Segment Open

Source: an optimization exercise on an open RTL-to-GDS flow (aim: small area). Production flows keep margins and buffers that such runs may drop. At most, simulation tests tie the RTL to the original design; equivalence was not proved. No activity file was given, so power comes from the tool's default toggle rates.

// hmmm_core
module hmmm_core (
    input  wire        clk,
    input  wire        rst,
    input  wire [8:0]  code_size,
    output wire        imem_req,
    output wire [7:0]  imem_addr,
    input  wire        imem_ready,
    input  wire [15:0] imem_rdata,
    output wire        dmem_req,
    output wire        dmem_we,
    output wire [7:0]  dmem_addr,
    output wire [15:0] dmem_wdata,
    input  wire        dmem_ready,
    input  wire [15:0] dmem_rdata,
    output wire        in_req,
    input  wire        in_valid,
    input  wire        in_abort,
    input  wire [15:0] in_data,
    output wire        out_valid,
    output wire [15:0] out_data,
    output wire [1:0]  status,
    output wire [2:0]  cause,
    output wire [7:0]  lpc,
    input  wire [3:0]  dbg_addr,
    output wire [15:0] dbg_data
);
Settings: LEC_CHECK=0, CAP_MARGIN=20, CORE_MARGIN=2, CORE_UTILIZATION=50, PLACE_DENSITY=0.65, SLEW_MARGIN=20, SYNTH_HIERARCHICAL=1, SYNTH_MINIMUM_KEEP_SIZE=0; clock period 11.0 ns.
standard.sh (not shown) runs the stock make flow with config.mk's settings and CLKGATE_MAP_FILE= SYNTH_SCRIPT=/design/flow/synth_recipe.tcl, a recipe that flattens the netlist after the stock synthesis.
==> flow/flow/run.sh <==
#!/bin/bash
# The standard layout (standard.sh) with three changes to how it is built:
# abc maps the logic with an area-oriented script (flow/synth.tcl, flow/area.abc),
# the port buffers are the smallest buffer cell, and clock tree synthesis uses
# clkbuf_8 with sink clusters of up to 20 and no dummy loads.
set -euo pipefail
W=$(pwd)
export MY_WORK=$W
export MY_ABC_SCRIPT=$W/flow/area.abc
export BUFFER_PORTS_ARGS="-buffer_cell sky130_fd_sc_hd__buf_1"
export CTS_ARGS="-sink_clustering_enable -repair_clock_nets -dont_use_dummy_load -sink_clustering_size 20 -sink_clustering_max_diameter 50 -buf_list {sky130_fd_sc_hd__clkbuf_8}"
sed "s#SYNTH_SCRIPT=[^ ]*#SYNTH_SCRIPT=$W/flow/synth.tcl#" standard.sh > my_standard.sh
grep -q "SYNTH_SCRIPT=$W/flow/synth.tcl" my_standard.sh
bash my_standard.sh > standard.log 2>&1
==> flow/flow/area.abc <==
&get -n
&st
&dch
&nf -p -R 1000
&put
==> flow/flow/synth.tcl <==
# The standard flow's synthesis script (synth_recipe.tcl), with abc mapping the logic by
# the area-oriented script flow/area.abc instead of ORFS's speed script.
proc abc {args} {
  set i [lsearch -exact $args -script]
  if {$i >= 0} { lset args [expr {$i + 1}] $::env(MY_ABC_SCRIPT) }
  yosys abc {*}$args
}
source [file join $::env(MY_WORK) synth_recipe.tcl]
The baseline finished clean.
Rerun with:
--- a/flow/design.v
+++ b/flow/design.v
@@ -149,17 +149,32 @@
                 gate = Anz && !s_div;
             end
         end
         default: ;
         endcase
     end
     wire [16:0] opB = ({17{gate}} & {rd[15], rd}) ^ {17{inv}};
-    wire [17:0] sum18 = {opA, cin} + {opB, cin};
-    wire [16:0] sum   = sum18[17:1];
+    wire [16:0] p = opA ^ opB;
+    wire [16:0] g = opA & opB;
+    wire [9:0]  cl;
+    wire [8:0]  c0, c1;
+    wire [16:0] sum;
+    assign cl[0] = cin;
     genvar b;
+    generate for (b = 0; b < 9; b = b + 1) begin : g_lo
+        assign sum[b]  = p[b] ^ cl[b];
+        assign cl[b+1] = g[b] | (p[b] & cl[b]);
+    end endgenerate
+    assign c0[0] = 1'b0;
+    assign c1[0] = 1'b1;
+    generate for (b = 0; b < 8; b = b + 1) begin : g_hi
+        assign c0[b+1] = g[b+9] | (p[b+9] & c0[b]);
+        assign c1[b+1] = g[b+9] | (p[b+9] & c1[b]);
+        assign sum[b+9] = p[b+9] ^ (cl[9] ? c1[b] : c0[b]);
+    end endgenerate
     wire [9:0] lb;
     assign lb[0] = 1'b0;
     generate for (b = 0; b < 9; b = b + 1) begin : g_lt
         assign lb[b+1] = (~A[b] & code_size[b]) | (lb[b] & ~(A[b] ^ code_size[b]));
     end endgenerate
     wire        lt      = lb[9];
     wire        hz9     = (A[16:9] == 8'd0);
Effect:
- Now the flow finished but fails on negative setup slack
- cell count went down by 1.2%
- routed wire length is lower by 1.6%
- hold slack gains 4.7 ps
- synthesized cell count came out lower by 4.6%
- setup slack loses 1700 ps
- combinational power came out higher by 48%
- global-route usage rose by 0.26 points
- sequential power barely changes
No functional check of the RTL was part of the second run of this note.

static timing again, ports no longer ideal:
Ports are ideal in the flow. The routed layouts listed here were re-timed in OpenROAD.
Step 1: set_driving_cell puts a clkbuf_16 on clk and a buf_2 on each other input, an assumption about the parent block.
Step 2 adds t to the input delays and takes it off the output delays; t is the mean of the earliest and latest rising clock arrival at the registers after step 1. Input paths then give back, and output paths get back, about the clock's delay inside the block.
Three values: no drivers, after step 1, after step 2; two values: the first two.
run	shift t [ns]	slack for setup (ns)	latest minus earliest clock arrival (ns)	worst slew at a driven data input, ns
the first run	0.603	1.121 / 1.130 / 0.537	0.086 / 0.085	0.04
the second run	0.604	-0.530 / -0.504 / -1.108	0.097 / 0.098	0.04
The setup slack of the first run, which loses most, moves by +0.009 ns with the drivers and by -0.584 ns with both steps.
Background: an optimization exercise with open tools, aiming at a short achievable clock period and few clock cycles per item. Do not read the settings as production practice.
In this exercise RTL edits were held to simulation tests only and were not proved equivalent to the original.
Power figures rest on the tool's default switching activity, not on a simulated workload.

==> design/flow/design.v <==
module dint_encoder (
    input  wire         clk,
    input  wire         rst,
    input  wire         start,
    input  wire [31:0]  n_in,
    input  wire [31:0]  max_n,
    input  wire [15:0]  esc_lo,
    output reg          src_rd_en,
    output reg  [29:0]  src_rd_addr,
    input  wire [31:0]  src_rd_data,
    output reg          enc_rd_en,
    output reg  [4:0]   enc_rd_size,
    output reg  [511:0] enc_rd_block,
    input  wire         enc_rd_hit,
    input  wire [15:0]  enc_rd_cw,
    output reg          out_valid,
    output reg  [15:0]  out_data,
    output reg          busy,
    output reg          done,
    output reg  [15:0]  err_code,
    output reg  [31:0]  dst_used,
    output reg  [31:0]  int_count,
    output reg  [31:0]  cw_count,
    output reg  [31:0]  lit_count,
    output reg  [31:0]  universe
);
    localparam [15:0] ERR_NONE  = 16'h0000;
    localparam [15:0] ERR_RANGE = 16'h0304;
    localparam W  = 40;      
    localparam WX = W + 16;  
    localparam QD = 8;       
    localparam QS = 3;       
    integer i, j, k;
    reg [15:0] esc;
    reg [31:0] n_r, max_r;
    reg        first;         
    reg        run;           
    reg [31:0] win [0:W-1];   
    reg [5:0]  ps;            
    reg [W-1:0] tr;           
    reg        rdv1;          
    reg        rdv;           
    reg [W-1:0] ins;          
    reg [31:0] reads_left;    
    reg        all_arr;       
    reg [31:0] din;           
    reg [4:0]  h_iss, h_kn, h_ht;
    reg [15:0] h_cw [0:4];
    reg [4:0]  s_iss, s_kn, s_ht;
    reg [15:0] s_cw [0:4];
    reg        s_v;
    reg [4:0]  dq;            
    reg        x1_v, x1_s;
    reg [4:0]  x1_oh;
    reg        x0_v, x0_s;
    reg [4:0]  x0_oh;
    reg        q_lit [0:QD-1];
    reg [31:0] q_dat [0:QD-1];
    reg [2:0]  q_rp, q_wp;
    reg [3:0]  q_cnt;
    reg [1:0]  ophase;
    reg [31:0] lit_v;
    reg [WX-1:0] tx;          
    reg [31:0]   wx [0:WX-1];
    reg [31:0]   wcur [0:W-1];
    always @(*) begin
        for (i = 0; i < W; i = i + 1)
            wcur[i] = ({32{ps[0]}} & win[i]) |
                      ({32{ps[1]}} & ((i + 1  < W) ? win[(i + 1)  % W] : 32'd0)) |
                      ({32{ps[2]}} & ((i + 2  < W) ? win[(i + 2)  % W] : 32'd0)) |
                      ({32{ps[3]}} & ((i + 4  < W) ? win[(i + 4)  % W] : 32'd0)) |
                      ({32{ps[4]}} & ((i + 8  < W) ? win[(i + 8)  % W] : 32'd0)) |
                      ({32{ps[5]}} & ((i + 16 < W) ? win[(i + 16) % W] : 32'd0));
        for (i = 0; i < WX; i = i + 1) begin
            if (i < W) begin
                tx[i] = tr[i];
                wx[i] = ins[i] ? din : wcur[i];
            end else begin
                tx[i] = 1'b0;
                wx[i] = 32'd0;
            end
        end
    end
    wire [4:0] dok0  = {tx[0],  tx[1],  tx[3],  tx[7],  tx[15]};
    wire [4:0] dok1  = {tx[1],  tx[2],  tx[4],  tx[8],  tx[16]};
    wire [4:0] dok2  = {tx[2],  tx[3],  tx[5],  tx[9],  tx[17]};
    wire [4:0] dok4  = {tx[4],  tx[5],  tx[7],  tx[11], tx[19]};
    wire [4:0] dok8  = {tx[8],  tx[9],  tx[11], tx[15], tx[23]};
    wire [4:0] dok16 = {tx[16], tx[17], tx[19], tx[23], tx[31]};
    wire [4:0] exh  = all_arr ? dok0 : 5'b11111;
    wire       hv   = tx[0];
    wire [4:0] candh = ~h_iss & dok0;
    wire       anyh  = |candh;
    wire [4:0] xh = (x1_v && !x1_s) ? x1_oh : 5'd0;
    function [4:0] first1;   
        input [4:0] v;
        begin
            first1 = 5'd0;
            if      (v[0]) first1 = 5'b00001;
            else if (v[1]) first1 = 5'b00010;
            else if (v[2]) first1 = 5'b00100;
            else if (v[3]) first1 = 5'b01000;
            else if (v[4]) first1 = 5'b10000;
        end
    endfunction
    function [4:0] doksel;
        input [4:0] oh;
        begin
            doksel = ({5{oh[0]}} & dok16) | ({5{oh[1]}} & dok8) | ({5{oh[2]}} & dok4) |
                     ({5{oh[3]}} & dok2)  | ({5{oh[4]}} & dok1);
        end
    endfunction
    function [25:0] decide;
        input hyp;
        reg [4:0] kn, ht, mne, res_at, a_oh, ap_oh, cand, candr, cands;
        reg [5:0] pre, off;
        reg       lit, resolved, keepr, keeps, ts;
        integer   m;
        begin
            kn = h_kn | xh;
            ht = h_ht | (hyp ? xh : 5'd0);
            mne = (kn & ~ht) | ~exh;
            pre[0] = 1'b1;
            for (m = 0; m < 5; m = m + 1) pre[m+1] = pre[m] & mne[m];
            for (m = 0; m < 5; m = m + 1) res_at[m] = pre[m] & exh[m] & ht[m];
            lit = pre[5] & hv;
            a_oh = res_at | {lit, 4'd0};
            resolved = |a_oh;
            ap_oh = first1(ht);
            if (ht == 5'd0) ap_oh = 5'b10000;
            keepr = s_v & |(dq & a_oh);
            keeps = s_v & |(dq & ap_oh);
            candr = ~(keepr ? s_iss : 5'd0) & doksel(a_oh);
            cands = ~(keeps ? s_iss : 5'd0) & doksel(ap_oh);
            if (resolved) begin
                cand = candr; ts = 1'b0;
                off = {a_oh[0], a_oh[1], a_oh[2], a_oh[3], a_oh[4], 1'b0};
            end else if (anyh) begin
                cand = candh; ts = 1'b0;
                off = 6'b000001;
            end else begin
                cand = cands; ts = 1'b1;
                off = {1'b0, ap_oh[1], ap_oh[2], ap_oh[3], ap_oh[4], 1'b0};
            end
            decide = {resolved, lit, a_oh, |cand, ts, first1(cand), off, ap_oh, keeps};
        end
    endfunction
    wire [25:0] dec0 = decide(1'b0);
    wire [25:0] dec1 = decide(1'b1);
    wire        hit  = enc_rd_hit;
    wire [25:0] dec  = hit ? dec1 : dec0;
    wire [5:0] sh0  = (dec0[25] & run) ? {dec0[19], dec0[20], dec0[21], dec0[22], dec0[23], 1'b0} : 6'b000001;
    wire [5:0] sh1  = (dec1[25] & run) ? {dec1[19], dec1[20], dec1[21], dec1[22], dec1[23], 1'b0} : 6'b000001;
    wire [5:0] off0 = dec0[11:6];
    wire [5:0] off1 = dec1[11:6];
    reg [W-1:0]  wtn0, wtn1;
    wire [5:0]   off = hit ? off1 : off0;
    reg [511:0]  nblk;
    always @(*) begin
        for (i = 0; i < W; i = i + 1) begin
            wtn0[i] = (sh0[0] & tx[i])     | (sh0[1] & tx[i + 1]) | (sh0[2] & tx[i + 2]) |
                      (sh0[3] & tx[i + 4]) | (sh0[4] & tx[i + 8]) | (sh0[5] & tx[i + 16]);
            wtn1[i] = (sh1[0] & tx[i])     | (sh1[1] & tx[i + 1]) | (sh1[2] & tx[i + 2]) |
                      (sh1[3] & tx[i + 4]) | (sh1[4] & tx[i + 8]) | (sh1[5] & tx[i + 16]);
        end
        for (k = 0; k < 16; k = k + 1)
            nblk[32*k +: 32] = ({32{off[0]}} & wx[k])     | ({32{off[1]}} & wx[k + 1]) |
                               ({32{off[2]}} & wx[k + 2]) | ({32{off[3]}} & wx[k + 4]) |
                               ({32{off[4]}} & wx[k + 8]) | ({32{off[5]}} & wx[k + 16]);
    end
    wire [WX-1:0] bnd = ~tx & {tx[WX-2:0], 1'b1};
    reg  [W-1:0]  bsh0, bsh1;
    always @(*) begin
        for (i = 0; i < W; i = i + 1) begin
            bsh0[i] = (sh0[0] & bnd[i])     | (sh0[1] & bnd[i + 1]) | (sh0[2] & bnd[i + 2]) |
                      (sh0[3] & bnd[i + 4]) | (sh0[4] & bnd[i + 8]) | (sh0[5] & bnd[i + 16]);
            bsh1[i] = (sh1[0] & bnd[i])     | (sh1[1] & bnd[i + 1]) | (sh1[2] & bnd[i + 2]) |
                      (sh1[3] & bnd[i + 4]) | (sh1[4] & bnd[i + 8]) | (sh1[5] & bnd[i + 16]);
        end
    end
    wire       d_res  = dec[25] & run;
    wire       d_lit  = dec[24];
    wire [4:0] d_a    = dec[23:19];
    wire       d_tv   = dec[18];
    wire       d_ts   = dec[17];
    wire [4:0] d_tj   = dec[16:12];
    wire [5:0] d_off  = dec[11:6];
    wire [4:0] d_ap   = dec[5:1];
    wire       d_keep = dec[0];
    wire       keep_r  = s_v & |(dq & d_a);
    wire       stall   = (q_cnt >= QS);
    wire       d_issue = run & d_tv & ~stall;
    wire [4:0] iss_m   = d_issue ? d_tj : 5'd0;
    reg [4:0]  ha_kn, ha_ht, sa_kn, sa_ht;
    reg [15:0] ha_cw [0:4];
    reg [15:0] sa_cw [0:4];
    always @(*) begin
        for (j = 0; j < 5; j = j + 1) begin
            ha_kn[j] = h_kn[j] | (x1_v & ~x1_s & x1_oh[j]);
            ha_ht[j] = h_ht[j] | (x1_v & ~x1_s & x1_oh[j] & enc_rd_hit);
            ha_cw[j] = (x1_v & ~x1_s & x1_oh[j]) ? enc_rd_cw : h_cw[j];
            sa_kn[j] = s_kn[j] | (x1_v & x1_s & x1_oh[j]);
            sa_ht[j] = s_ht[j] | (x1_v & x1_s & x1_oh[j] & enc_rd_hit);
            sa_cw[j] = (x1_v & x1_s & x1_oh[j]) ? enc_rd_cw : s_cw[j];
        end
    end
    reg [15:0] res_cw;
    always @(*) begin
        res_cw = 16'd0;
        for (j = 0; j < 5; j = j + 1)
            res_cw = res_cw | ({16{d_a[j]}} & ha_cw[j]);
    end
    wire [5:0] sh = d_res ? {d_a[0], d_a[1], d_a[2], d_a[3], d_a[4], 1'b0} : 6'b000001;
    wire last_tok = all_arr & ~((d_a[0] & tx[16]) | (d_a[1] & tx[8]) | (d_a[2] & tx[4]) |
                                (d_a[3] & tx[2])  | (d_a[4] & tx[1]));
    wire fin_now = d_res & last_tok;
    wire q_empty = (q_cnt == 4'd0);
    wire pop     = (ophase == 2'd0) && !q_empty;
    wire byp     = (ophase == 2'd0) && q_empty && d_res;
    wire push    = d_res && !byp;
    wire       e_lit = pop ? q_lit[q_rp] : d_lit;
    wire [31:0] e_dat = pop ? q_dat[q_rp] : (d_lit ? wcur[0] : {16'd0, res_cw});
    wire emit    = pop | byp;
    wire        rd_now  = src_rd_en;
    wire [31:0] rl_next = reads_left - {31'd0, rd_now};
    wire        room    = (rd_now & rdv1) ? ~tx[W-3] : (rd_now | rdv1) ? ~tx[W-2] : ~tx[W-1];
    always @(posedge clk) begin
        if (rst) begin
            busy      <= 1'b0;
            done      <= 1'b0;
            out_valid <= 1'b0;
            run       <= 1'b0;
            src_rd_en <= 1'b0;
            enc_rd_en <= 1'b0;
            rdv1      <= 1'b0;
            rdv       <= 1'b0;
            x0_v      <= 1'b0;
            x1_v      <= 1'b0;
            q_cnt     <= 4'd0;
            q_rp      <= 3'd0;
            q_wp      <= 3'd0;
            ophase    <= 2'd0;
        end else begin
            done      <= 1'b0;
            out_valid <= 1'b0;
            if (rdv) universe <= universe + din;
            if (!busy) begin
                src_rd_en   <= 1'b0;
                enc_rd_en   <= 1'b0;
                rdv1        <= 1'b0;
                rdv         <= 1'b0;
                ins         <= {W{1'b0}};
                x0_v        <= 1'b0;
                x1_v        <= 1'b0;
                esc         <= esc_lo;
                n_r         <= n_in;
                max_r       <= max_n;
                reads_left  <= n_in;
                src_rd_addr <= 30'd0;
                tr          <= {W{1'b0}};
                ps          <= 6'b000001;
                all_arr     <= 1'b0;
                h_iss <= 5'd0; h_kn <= 5'd0; h_ht <= 5'd0;
                s_iss <= 5'd0; s_kn <= 5'd0; s_ht <= 5'd0;
                s_v   <= 1'b0; dq <= 5'b10000;
                q_cnt <= 4'd0; q_rp <= 3'd0; q_wp <= 3'd0;
                ophase <= 2'd0;
                if (start) begin
                    err_code   <= ERR_NONE;
                    dst_used   <= 32'd0;
                    int_count  <= 32'd0;
                    cw_count   <= 32'd0;
                    lit_count  <= 32'd0;
                    universe   <= 32'd0;
                    busy      <= 1'b1;
                    run       <= 1'b1;
                    first     <= 1'b1;
                    src_rd_en <= 1'b1;
                end
            end else begin
                reads_left <= rl_next;
                if (rd_now) src_rd_addr <= src_rd_addr + 30'd1;
                rdv1      <= rd_now;
                rdv       <= rdv1;
                src_rd_en <= ((|reads_left[31:1]) || (reads_left[0] && !rd_now)) && room;
                all_arr   <= (rl_next == 32'd0) && !rd_now;
                for (i = 0; i < W; i = i + 1) begin
                    tr[i]  <= hit ? (wtn1[i] | (rdv1 & ((i == 0) ? 1'b1 : wtn1[(i + W - 1) % W])))
                                  : (wtn0[i] | (rdv1 & ((i == 0) ? 1'b1 : wtn0[(i + W - 1) % W])));
                    ins[i] <= rdv1 & (hit ? bsh1[i] : bsh0[i]);
                end
                if (d_res) begin
                    if (keep_r) begin
                        h_iss <= s_iss | iss_m; h_kn <= sa_kn; h_ht <= sa_ht;
                        for (j = 0; j < 5; j = j + 1) h_cw[j] <= sa_cw[j];
                    end else begin
                        h_iss <= iss_m; h_kn <= 5'd0; h_ht <= 5'd0;
                    end
                    s_v <= 1'b0;
                    s_iss <= 5'd0; s_kn <= 5'd0; s_ht <= 5'd0;
                end else begin
                    h_kn <= ha_kn; h_ht <= ha_ht;
                    for (j = 0; j < 5; j = j + 1) h_cw[j] <= ha_cw[j];
                    if (!d_ts) begin
                        h_iss <= h_iss | iss_m;
                        s_kn  <= sa_kn; s_ht <= sa_ht;
                        for (j = 0; j < 5; j = j + 1) s_cw[j] <= sa_cw[j];
                    end else begin
                        dq  <= d_ap;
                        s_v <= 1'b1;
                        if (d_keep) begin
                            s_kn <= sa_kn; s_ht <= sa_ht;
                            for (j = 0; j < 5; j = j + 1) s_cw[j] <= sa_cw[j];
                            s_iss <= s_iss | iss_m;
                        end else begin
                            s_kn <= 5'd0; s_ht <= 5'd0;
                            s_iss <= iss_m;
                        end
                    end
                end
                x1_oh <= x0_oh;
                if (d_res) begin
                    x1_v <= x0_v & x0_s & keep_r;
                    x1_s <= 1'b0;
                end else if (d_ts && !d_keep) begin
                    x1_v <= x0_v & ~x0_s;
                    x1_s <= x0_s;
                end else begin
                    x1_v <= x0_v;
                    x1_s <= x0_s;
                end
                x0_v  <= d_issue;
                x0_s  <= d_ts & ~d_res;
                x0_oh <= d_tj;
                enc_rd_en    <= d_issue;
                ps           <= hit ? sh1 : sh0;
                if (push) q_wp <= q_wp + 3'd1;
                if (pop) q_rp <= q_rp + 3'd1;
                q_cnt <= q_cnt + {3'd0, push} - {3'd0, pop};
                if (fin_now) run <= 1'b0;
                if (emit) begin
                    out_valid <= 1'b1;
                    cw_count  <= cw_count + 32'd1;
                    if (e_lit) begin
                        ophase    <= 2'd1;
                        lit_count <= lit_count + 32'd1;
                    end
                end else if (ophase == 2'd1) begin
                    out_valid <= 1'b1;
                    ophase    <= 2'd2;
                end else if (ophase == 2'd2) begin
                    out_valid <= 1'b1;
                    ophase    <= 2'd0;
                end
                if (emit || ophase != 2'd0) dst_used <= dst_used + 32'd2;
                first <= 1'b0;
                if (first) int_count <= n_r;
                if (first && (n_r > max_r || n_r == 32'd0)) begin
                    if (n_r > max_r) err_code <= ERR_RANGE;
                    int_count <= 32'd0;
                    done      <= 1'b1;
                    busy      <= 1'b0;
                    run       <= 1'b0;
                    src_rd_en <= 1'b0;
                    rdv1      <= 1'b0;
                    enc_rd_en <= 1'b0;
                end
                if ((byp && fin_now && !d_lit) ||
                    (pop && !run && q_cnt == 4'd1 && !q_lit[q_rp]) ||
                    (ophase == 2'd2 && q_empty && !run)) begin
                    done      <= 1'b1;
                    busy      <= 1'b0;
                    enc_rd_en <= 1'b0;
                    x0_v      <= 1'b0;
                end
            end
        end
    end
    always @(posedge clk) begin
        din <= src_rd_data;
        for (i = 0; i < W; i = i + 1) win[i] <= wx[i];
        enc_rd_block <= nblk;
        q_lit[q_wp]  <= d_lit;
        q_dat[q_wp]  <= d_lit ? wcur[0] : {16'd0, res_cw};
        enc_rd_size  <= {d_tj[0], d_tj[1], d_tj[2], d_tj[3], d_tj[4]};
        if (ophase == 2'd0) lit_v <= e_dat;
        if (emit)
            out_data <= e_lit ? esc : e_dat[15:0];
        else if (ophase == 2'd1)
            out_data <= lit_v[15:0];
        else
            out_data <= lit_v[31:16];
    end
endmodule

Segment Closed

**Assignment**:
The lines to show are those in the data above that include "optimization".

**Expected answer**:
Source: an optimization exercise on an open RTL-to-GDS flow (aim: small area). Production flows keep margins and buffers that such runs may drop. At most, simulation tests tie the RTL to the original design; equivalence was not proved. No activity file was given, so power comes from the tool's default toggle rates.
Background: an optimization exercise with open tools, aiming at a short achievable clock period and few clock cycles per item. Do not read the settings as production practice.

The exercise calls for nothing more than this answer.